Voltage distribution in a two-component random system

A disordered medium composed of randomly arranged metal and insulator, both with finite conductance, is considered. The distribution of voltage drops upsilon in such two-component random system has been calculated both analytically and numerically. It is shown that the distribution N(y) of the logarithm of voltage drops, y=-ln(upsilon(2)), is the sum of several members, N-ck(y) and N-ik(y), k=0,1,2,....Members N-ck(y) describe the voltage distribution in the metallic phase. Members N-ik(y) describe the voltage distribution in the insulating component. The subsequent members are shifted subsequently on the y axis by an amount of 2k ln(hL(1/(nu phi))), where phi is the crossover exponent and nu is the percolation correlation length exponent.
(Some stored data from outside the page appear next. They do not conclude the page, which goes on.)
`src/lce_pkg.sv`:
```
// lce message type enums, field widths, id typedefs and packed word width functions
package lce_pkg;

  // fixed field widths of the message words
  localparam int req_type_width_c  = 3;
  localparam int resp_type_width_c = 2;
  localparam int cmd_type_width_c  = 3;
  localparam int uc_size_width_c   = 2;
  localparam int lce_id_width_c    = 4;
  localparam int cce_id_width_c    = 4;

  typedef logic [lce_id_width_c-1:0] lce_id_t;
  typedef logic [cce_id_width_c-1:0] cce_id_t;

  // outbound request types
  typedef enum logic [req_type_width_c-1:0] {
    e_req_rd    = 3'd0,
    e_req_wr    = 3'd1,
    e_req_uc_rd = 3'd2,
    e_req_uc_wr = 3'd3
  } req_type_e;

  // outbound response types
  typedef enum logic [resp_type_width_c-1:0] {
    e_resp_coh_ack = 2'd2
  } resp_type_e;

  // inbound command types, codes 4 to 7 are reserved
  typedef enum logic [cmd_type_width_c-1:0] {
    e_cmd_set_tag        = 3'd0,
    e_cmd_set_tag_wakeup = 3'd1,
    e_cmd_data           = 3'd2,
    e_cmd_uc_data        = 3'd3
  } cmd_type_e;

  // uncached access size
  typedef enum logic [uc_size_width_c-1:0] {
    e_uc_byte  = 2'd0,
    e_uc_half  = 2'd1,
    e_uc_word  = 2'd2,
    e_uc_dword = 2'd3
  } uc_size_e;

  // command word is {type, dst lce, addr}
  function automatic int cmd_width_f(int paddr_width);
    return cmd_type_width_c + lce_id_width_c + paddr_width;
  endfunction

  // request word is {type, dst cce, src lce, addr, lru way, dirty, size, data}
  function automatic int req_width_f(int paddr_width, int assoc, int dword_width);
    return req_type_width_c + cce_id_width_c + lce_id_width_c + paddr_width
      + $clog2(assoc) + 1 + uc_size_width_c + dword_width;
  endfunction

  // response word is {type, dst cce, src lce, addr}
  function automatic int resp_width_f(int paddr_width);
    return resp_type_width_c + cce_id_width_c + lce_id_width_c + paddr_width;
  endfunction

endpackage

```
`src/lce_cmd_decode.sv`:
```
// cce command decode with target lce filter and registered resolution strobes
`timescale 1ns/10ps

module lce_cmd_decode #(
  parameter int  paddr_width_p = 32,
  localparam int cmd_width_lp  = lce_pkg::cmd_width_f(paddr_width_p)
) (
  input  logic                    clk_i,
  input  logic                    reset_i,
  input  lce_pkg::lce_id_t        lce_id_i,
  input  logic                    cmd_v_i,
  input  logic [cmd_width_lp-1:0] cmd_i,
  output logic                    set_tag_rcv_o,
  output logic                    wakeup_rcv_o,
  output logic                    data_rcv_o,
  output logic                    uc_data_rcv_o
);

  lce_pkg::cmd_type_e cmd_type;
  lce_pkg::lce_id_t   cmd_dst_id;
  logic               cmd_for_me;
  logic               set_tag_n;
  logic               wakeup_n;
  logic               data_n;
  logic               uc_data_n;

  // field split, type on top and dst id just above the address
  assign cmd_type   = lce_pkg::cmd_type_e'(cmd_i[cmd_width_lp-1 -: lce_pkg::cmd_type_width_c]);
  assign cmd_dst_id = cmd_i[paddr_width_p +: lce_pkg::lce_id_width_c];

  // commands for other lces are dropped here
  assign cmd_for_me = cmd_v_i & (cmd_dst_id == lce_id_i);

  always_comb begin
    set_tag_n = 1'b0;
    wakeup_n  = 1'b0;
    data_n    = 1'b0;
    uc_data_n = 1'b0;
    if (cmd_for_me) begin
      case (cmd_type)
        lce_pkg::e_cmd_set_tag:        set_tag_n = 1'b1;
        lce_pkg::e_cmd_set_tag_wakeup: wakeup_n  = 1'b1;
        lce_pkg::e_cmd_data:           data_n    = 1'b1;
        lce_pkg::e_cmd_uc_data:        uc_data_n = 1'b1;
        // reserved codes give no strobe
        default: ;
      endcase
    end
  end

  // one cycle strobes toward the request fsm
  always_ff @(posedge clk_i) begin
    if (reset_i) begin
      set_tag_rcv_o <= 1'b0;
      wakeup_rcv_o  <= 1'b0;
      data_rcv_o    <= 1'b0;
      uc_data_rcv_o <= 1'b0;
    end else begin
      set_tag_rcv_o <= set_tag_n;
      wakeup_rcv_o  <= wakeup_n;
      data_rcv_o    <= data_n;
      uc_data_rcv_o <= uc_data_n;
    end
  end

endmodule

```
`src/lce_req_fsm.sv`:
```
// miss request fsm: miss capture, request send, resolution wait and coherence ack
`timescale 1ns/10ps

module lce_req_fsm #(
  parameter int  paddr_width_p = 32,
  parameter int  dword_width_p = 64,
  parameter int  lce_assoc_p   = 8,
  localparam int way_width_lp  = $clog2(lce_assoc_p)
) (
  input  logic                     clk_i,
  input  logic                     reset_i,
  input  logic                     load_miss_i,
  input  logic                     store_miss_i,
  input  logic                     lr_miss_i,
  input  logic                     uncached_load_req_i,
  input  logic                     uncached_store_req_i,
  input  logic [paddr_width_p-1:0] miss_addr_i,
  input  logic [way_width_lp-1:0]  lru_way_i,
  input  logic [lce_assoc_p-1:0]   dirty_i,
  input  logic [dword_width_p-1:0] store_data_i,
  input  lce_pkg::uc_size_e        size_op_i,
  input  logic                     set_tag_rcv_i,
  input  logic                     wakeup_rcv_i,
  input  logic                     data_rcv_i,
  input  logic                     uc_data_rcv_i,
  input  logic                     credits_full_i,
  input  logic                     lce_req_ready_i,
  input  logic                     lce_resp_yumi_i,
  output logic                     cache_miss_o,
  output logic [paddr_width_p-1:0] miss_addr_o,
  output logic                     lce_req_uncached_store_o,
  output logic                     req_v_o,
  output lce_pkg::req_type_e       req_type_o,
  output logic [paddr_width_p-1:0] req_addr_o,
  output logic [way_width_lp-1:0]  req_lru_way_o,
  output logic                     req_lru_dirty_o,
  output lce_pkg::uc_size_e        req_uc_size_o,
  output logic [dword_width_p-1:0] req_data_o,
  output logic                     resp_v_o
);

  typedef enum logic [2:0] {
    e_ready,
    e_send_cached,
    e_send_uc_load,
    e_sleep,
    e_send_ack
  } state_e;

  state_e                    state_r, state_n;
  logic                      load_not_store_r, load_not_store_n;
  logic [paddr_width_p-1:0]  miss_addr_r, miss_addr_n;
  lce_pkg::uc_size_e         size_op_r, size_op_n;
  logic [way_width_lp-1:0]   lru_way_r, lru_way_n;
  logic                      dirty_r, dirty_n;
  logic                      lru_held_r, lru_held_n;
  logic                      set_tag_r, set_tag_n;
  logic                      data_r, data_n;

  logic                      set_tag_seen;
  logic                      data_seen;
  logic                      uc_store_ok;
  logic [way_width_lp-1:0]   lru_way_cur;
  logic                      dirty_cur;

  // set_tag and data may land in either order
  assign set_tag_seen = set_tag_r | set_tag_rcv_i;
  assign data_seen    = data_r | data_rcv_i;

  assign uc_store_ok = lce_req_ready_i & ~credits_full_i;

  // lru way and dirty bit frozen after the first send cycle
  assign lru_way_cur = lru_held_r ? lru_way_r : lru_way_i;
  assign dirty_cur   = lru_held_r ? dirty_r : dirty_i[lru_way_i];

  assign miss_addr_o = miss_addr_r;

  always_comb begin
    state_n          = state_r;
    load_not_store_n = load_not_store_r;
    miss_addr_n      = miss_addr_r;
    size_op_n        = size_op_r;
    lru_way_n        = lru_way_r;
    dirty_n          = dirty_r;
    lru_held_n       = lru_held_r;
    set_tag_n        = set_tag_r;
    data_n           = data_r;

    cache_miss_o             = 1'b0;
    lce_req_uncached_store_o = 1'b0;
    req_v_o                  = 1'b0;
    req_type_o               = lce_pkg::e_req_rd;
    req_addr_o               = miss_addr_r;
    req_lru_way_o            = '0;
    req_lru_dirty_o          = 1'b0;
    req_uc_size_o            = lce_pkg::e_uc_byte;
    req_data_o               = '0;
    resp_v_o                 = 1'b0;

    case (state_r)
      e_ready: begin
        if (lr_miss_i | load_miss_i | store_miss_i) begin
          // lr goes out as a write so the block arrives exclusive
          load_not_store_n = load_miss_i & ~lr_miss_i;
          miss_addr_n      = miss_addr_i;
          lru_held_n       = 1'b0;
          set_tag_n        = 1'b0;
          data_n           = 1'b0;
          cache_miss_o     = 1'b1;
          state_n          = e_send_cached;
        end else if (uncached_load_req_i) begin
          miss_addr_n  = miss_addr_i;
          size_op_n    = size_op_i;
          set_tag_n    = 1'b0;
          data_n       = 1'b0;
          cache_miss_o = 1'b1;
          state_n      = e_send_uc_load;
        end else if (uncached_store_req_i) begin
          // fire and forget, sent straight from the miss inputs
          req_v_o                  = uc_store_ok;
          req_type_o               = lce_pkg::e_req_uc_wr;
          req_addr_o               = miss_addr_i;
          req_uc_size_o            = size_op_i;
          req_data_o               = store_data_i;
          cache_miss_o             = ~uc_store_ok;
          lce_req_uncached_store_o = uc_store_ok;
        end
      end

      e_send_cached: begin
        lru_held_n      = 1'b1;
        lru_way_n       = lru_way_cur;
        dirty_n         = dirty_cur;
        req_v_o         = ~credits_full_i;
        req_type_o      = load_not_store_r ? lce_pkg::e_req_rd : lce_pkg::e_req_wr;
        req_lru_way_o   = lru_way_cur;
        req_lru_dirty_o = dirty_cur;
        cache_miss_o    = 1'b1;
        if (lce_req_ready_i & ~credits_full_i) begin
          state_n = e_sleep;
        end
      end

      e_send_uc_load: begin
        req_v_o       = ~credits_full_i;
        req_type_o    = lce_pkg::e_req_uc_rd;
        req_uc_size_o = size_op_r;
        cache_miss_o  = 1'b1;
        if (lce_req_ready_i & ~credits_full_i) begin
          state_n = e_sleep;
        end
      end

      e_sleep: begin
        cache_miss_o = 1'b1;
        set_tag_n    = set_tag_seen;
        data_n       = data_seen;
        if (wakeup_rcv_i) begin
          state_n = e_send_ack;
        end else if (uc_data_rcv_i) begin
          // uncached load done, no ack owed
          state_n = e_ready;
        end else if (set_tag_seen & data_seen) begin
          state_n = e_send_ack;
        end
      end

      e_send_ack: begin
        resp_v_o     = 1'b1;
        cache_miss_o = 1'b1;
        if (lce_resp_yumi_i) begin
          state_n = e_ready;
        end
      end

      default: begin
        state_n = e_ready;
      end
    endcase
  end

  always_ff @(posedge clk_i) begin
    if (reset_i) begin
      state_r    <= e_ready;
      lru_held_r <= 1'b0;
      set_tag_r  <= 1'b0;
      data_r     <= 1'b0;
    end else begin
      state_r    <= state_n;
      lru_held_r <= lru_held_n;
      set_tag_r  <= set_tag_n;
      data_r     <= data_n;
    end
  end

  // captured miss fields
  always_ff @(posedge clk_i) begin
    load_not_store_r <= load_not_store_n;
    miss_addr_r      <= miss_addr_n;
    size_op_r        <= size_op_n;
    lru_way_r        <= lru_way_n;
    dirty_r          <= dirty_n;
  end

endmodule

```
`src/lce_msg_out.sv`:
```
// request and response word packing, destination cce select and request credit counter
`timescale 1ns/10ps

module lce_msg_out #(
  parameter int  paddr_width_p = 32,
  parameter int  dword_width_p = 64,
  parameter int  lce_assoc_p   = 8,
  parameter int  num_cce_p     = 4,
  parameter int  credits_p     = 4,
  localparam int way_width_lp  = $clog2(lce_assoc_p),
  localparam int req_width_lp  = lce_pkg::req_width_f(paddr_width_p, lce_assoc_p, dword_width_p),
  localparam int resp_width_lp = lce_pkg::resp_width_f(paddr_width_p)
) (
  input  logic                     clk_i,
  input  logic                     reset_i,
  input  lce_pkg::lce_id_t         lce_id_i,
  input  logic                     req_v_i,
  input  lce_pkg::req_type_e       req_type_i,
  input  logic [paddr_width_p-1:0] req_addr_i,
  input  logic [way_width_lp-1:0]  req_lru_way_i,
  input  logic                     req_lru_dirty_i,
  input  lce_pkg::uc_size_e        req_uc_size_i,
  input  logic [dword_width_p-1:0] req_data_i,
  input  logic                     resp_v_i,
  input  logic                     lce_req_ready_i,
  input  logic                     credit_return_i,
  output logic [req_width_lp-1:0]  lce_req_o,
  output logic                     lce_req_v_o,
  output logic [resp_width_lp-1:0] lce_resp_o,
  output logic                     lce_resp_v_o,
  output logic                     credits_full_o
);

  // block offset is word offset plus byte offset
  localparam int block_offset_lp  = $clog2(lce_assoc_p) + $clog2(dword_width_p / 8);
  localparam int cce_sel_width_lp = (num_cce_p > 1) ? $clog2(num_cce_p) : 1;
  localparam int credit_width_lp  = $clog2(credits_p + 1);

  lce_pkg::cce_id_t           dst_cce;
  logic                       req_accept;
  logic [credit_width_lp-1:0] credit_count_r;

  // directories interleaved on the bits just above the block offset
  assign dst_cce = (num_cce_p > 1)
    ? lce_pkg::cce_id_t'(req_addr_i[block_offset_lp +: cce_sel_width_lp])
    : '0;

  assign lce_req_o = {
    req_type_i,
    dst_cce,
    lce_id_i,
    req_addr_i,
    req_lru_way_i,
    req_lru_dirty_i,
    req_uc_size_i,
    req_data_i
  };
  assign lce_req_v_o = req_v_i;

  // the only response sent is the coherence ack
  assign lce_resp_o   = {lce_pkg::e_resp_coh_ack, dst_cce, lce_id_i, req_addr_i};
  assign lce_resp_v_o = resp_v_i;

  assign req_accept = req_v_i & lce_req_ready_i;

  // outstanding requests, up on accept and down on credit return
  always_ff @(posedge clk_i) begin
    if (reset_i) begin
      credit_count_r <= '0;
    end else if (req_accept & ~credit_return_i) begin
      credit_count_r <= credit_count_r + 1'b1;
    end else if (~req_accept & credit_return_i & (credit_count_r != '0)) begin
      credit_count_r <= credit_count_r - 1'b1;
    end
  end

  assign credits_full_o = (credit_count_r == credit_width_lp'(credits_p));

endmodule

```
`src/lce_top.sv`:
```
// lce miss engine top with command decode, request fsm and message output stages
`timescale 1ns/10ps

module lce_top #(
  parameter int  paddr_width_p = 32,
  parameter int  dword_width_p = 64,
  parameter int  lce_assoc_p   = 8,
  parameter int  num_cce_p     = 4,
  parameter int  credits_p     = 4,
  localparam int way_width_lp  = $clog2(lce_assoc_p),
  localparam int cmd_width_lp  = lce_pkg::cmd_width_f(paddr_width_p),
  localparam int req_width_lp  = lce_pkg::req_width_f(paddr_width_p, lce_assoc_p, dword_width_p),
  localparam int resp_width_lp = lce_pkg::resp_width_f(paddr_width_p)
) (
  input  logic                     clk_i,
  input  logic                     reset_i,
  input  logic                     load_miss_i,
  input  logic                     store_miss_i,
  input  logic                     lr_miss_i,
  input  logic                     uncached_load_req_i,
  input  logic                     uncached_store_req_i,
  input  logic [paddr_width_p-1:0] miss_addr_i,
  input  logic [way_width_lp-1:0]  lru_way_i,
  input  logic [lce_assoc_p-1:0]   dirty_i,
  input  logic [dword_width_p-1:0] store_data_i,
  input  lce_pkg::uc_size_e        size_op_i,
  input  lce_pkg::lce_id_t         lce_id_i,
  input  logic                     cmd_v_i,
  input  logic [cmd_width_lp-1:0]  cmd_i,
  input  logic                     credit_return_i,
  output logic                     cache_miss_o,
  output logic [paddr_width_p-1:0] miss_addr_o,
  output logic                     lce_req_uncached_store_o,
  output logic [req_width_lp-1:0]  lce_req_o,
  output logic                     lce_req_v_o,
  input  logic                     lce_req_ready_i,
  output logic [resp_width_lp-1:0] lce_resp_o,
  output logic                     lce_resp_v_o,
  input  logic                     lce_resp_yumi_i
);

  logic                     set_tag_rcv;
  logic                     wakeup_rcv;
  logic                     data_rcv;
  logic                     uc_data_rcv;
  logic                     req_v;
  lce_pkg::req_type_e       req_type;
  logic [paddr_width_p-1:0] req_addr;
  logic [way_width_lp-1:0]  req_lru_way;
  logic                     req_lru_dirty;
  lce_pkg::uc_size_e        req_uc_size;
  logic [dword_width_p-1:0] req_data;
  logic                     resp_v;
  logic                     credits_full;

  // decode stage
  lce_cmd_decode #(
    .paddr_width_p(paddr_width_p)
  ) lce_cmd_decode_inst (
    .clk_i        (clk_i),
    .reset_i      (reset_i),
    .lce_id_i     (lce_id_i),
    .cmd_v_i      (cmd_v_i),
    .cmd_i        (cmd_i),
    .set_tag_rcv_o(set_tag_rcv),
    .wakeup_rcv_o (wakeup_rcv),
    .data_rcv_o   (data_rcv),
    .uc_data_rcv_o(uc_data_rcv)
  );

  // execute stage
  lce_req_fsm #(
    .paddr_width_p(paddr_width_p),
    .dword_width_p(dword_width_p),
    .lce_assoc_p  (lce_assoc_p)
  ) lce_req_fsm_inst (
    .clk_i                   (clk_i),
    .reset_i                 (reset_i),
    .load_miss_i             (load_miss_i),
    .store_miss_i            (store_miss_i),
    .lr_miss_i               (lr_miss_i),
    .uncached_load_req_i     (uncached_load_req_i),
    .uncached_store_req_i    (uncached_store_req_i),
    .miss_addr_i             (miss_addr_i),
    .lru_way_i               (lru_way_i),
    .dirty_i                 (dirty_i),
    .store_data_i            (store_data_i),
    .size_op_i               (size_op_i),
    .set_tag_rcv_i           (set_tag_rcv),
    .wakeup_rcv_i            (wakeup_rcv),
    .data_rcv_i              (data_rcv),
    .uc_data_rcv_i           (uc_data_rcv),
    .credits_full_i          (credits_full),
    .lce_req_ready_i         (lce_req_ready_i),
    .lce_resp_yumi_i         (lce_resp_yumi_i),
    .cache_miss_o            (cache_miss_o),
    .miss_addr_o             (miss_addr_o),
    .lce_req_uncached_store_o(lce_req_uncached_store_o),
    .req_v_o                 (req_v),
    .req_type_o              (req_type),
    .req_addr_o              (req_addr),
    .req_lru_way_o           (req_lru_way),
    .req_lru_dirty_o         (req_lru_dirty),
    .req_uc_size_o           (req_uc_size),
    .req_data_o              (req_data),
    .resp_v_o                (resp_v)
  );

  // result stage
  lce_msg_out #(
    .paddr_width_p(paddr_width_p),
    .dword_width_p(dword_width_p),
    .lce_assoc_p  (lce_assoc_p),
    .num_cce_p    (num_cce_p),
    .credits_p    (credits_p)
  ) lce_msg_out_inst (
    .clk_i          (clk_i),
    .reset_i        (reset_i),
    .lce_id_i       (lce_id_i),
    .req_v_i        (req_v),
    .req_type_i     (req_type),
    .req_addr_i     (req_addr),
    .req_lru_way_i  (req_lru_way),
    .req_lru_dirty_i(req_lru_dirty),
    .req_uc_size_i  (req_uc_size),
    .req_data_i     (req_data),
    .resp_v_i       (resp_v),
    .lce_req_ready_i(lce_req_ready_i),
    .credit_return_i(credit_return_i),
    .lce_req_o      (lce_req_o),
    .lce_req_v_o    (lce_req_v_o),
    .lce_resp_o     (lce_resp_o),
    .lce_resp_v_o   (lce_resp_v_o),
    .credits_full_o (credits_full)
  );

endmodule

```
`config.mk`:
```
export PLATFORM = sky130hd
export DESIGN_NAME = lce_top
export DESIGN_NICKNAME = d
export VERILOG_FILES = /design/src/lce_pkg.sv /design/src/lce_cmd_decode.sv /design/src/lce_req_fsm.sv /design/src/lce_msg_out.sv /design/src/lce_top.sv
export SDC_FILE = /design/constraint.sdc
export NUM_CORES = 1
export LEC_CHECK = 0
export BUFFER_PORTS_ARGS = -buffer_cell sky130_fd_sc_hd__buf_4
export CAP_MARGIN = 10
export CORE_AREA = 2 2 137 139
export CTS_BUF_LIST = sky130_fd_sc_hd__clkbuf_8 sky130_fd_sc_hd__clkbuf_16
export DETAILED_ROUTE_END_ITERATION = 10
export DIE_AREA = 0 0 139 141
export GPL_TIMING_DRIVEN = 1
export SYNTH_ARGS = -nofsm -noshare
export SYNTH_HDL_FRONTEND = slang
export SYNTH_SLANG_ARGS = --single-unit
```
`constraint.sdc`:
```
create_clock -name clk_i -period 5.6 [get_ports clk_i]
set_input_delay 0.56 -clock clk_i [delete_from_list [all_inputs] [get_ports clk_i]]
set_output_delay 0.56 -clock clk_i [all_outputs]
set_load 0.02 [all_outputs]
```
The zero-order member of the N-ck family is governed by the multifractal spectrum f(alpha), where alpha=y/lnL, found originally for the random resistor network. The zero-order member of the N-ik family is governed by the multifractal spectrum phi(alpha) found originally for the random resistor superconductor network. The next members are built from two components. The first one is the scaled repetition of N-c0 for the N-ck family or N-i0 for the N-ik family. The other one is the distribution of voltage drops in such percolation objects like dangling ends, isolated clusters for the N-ck family or clusters perimeter for the N-ik family.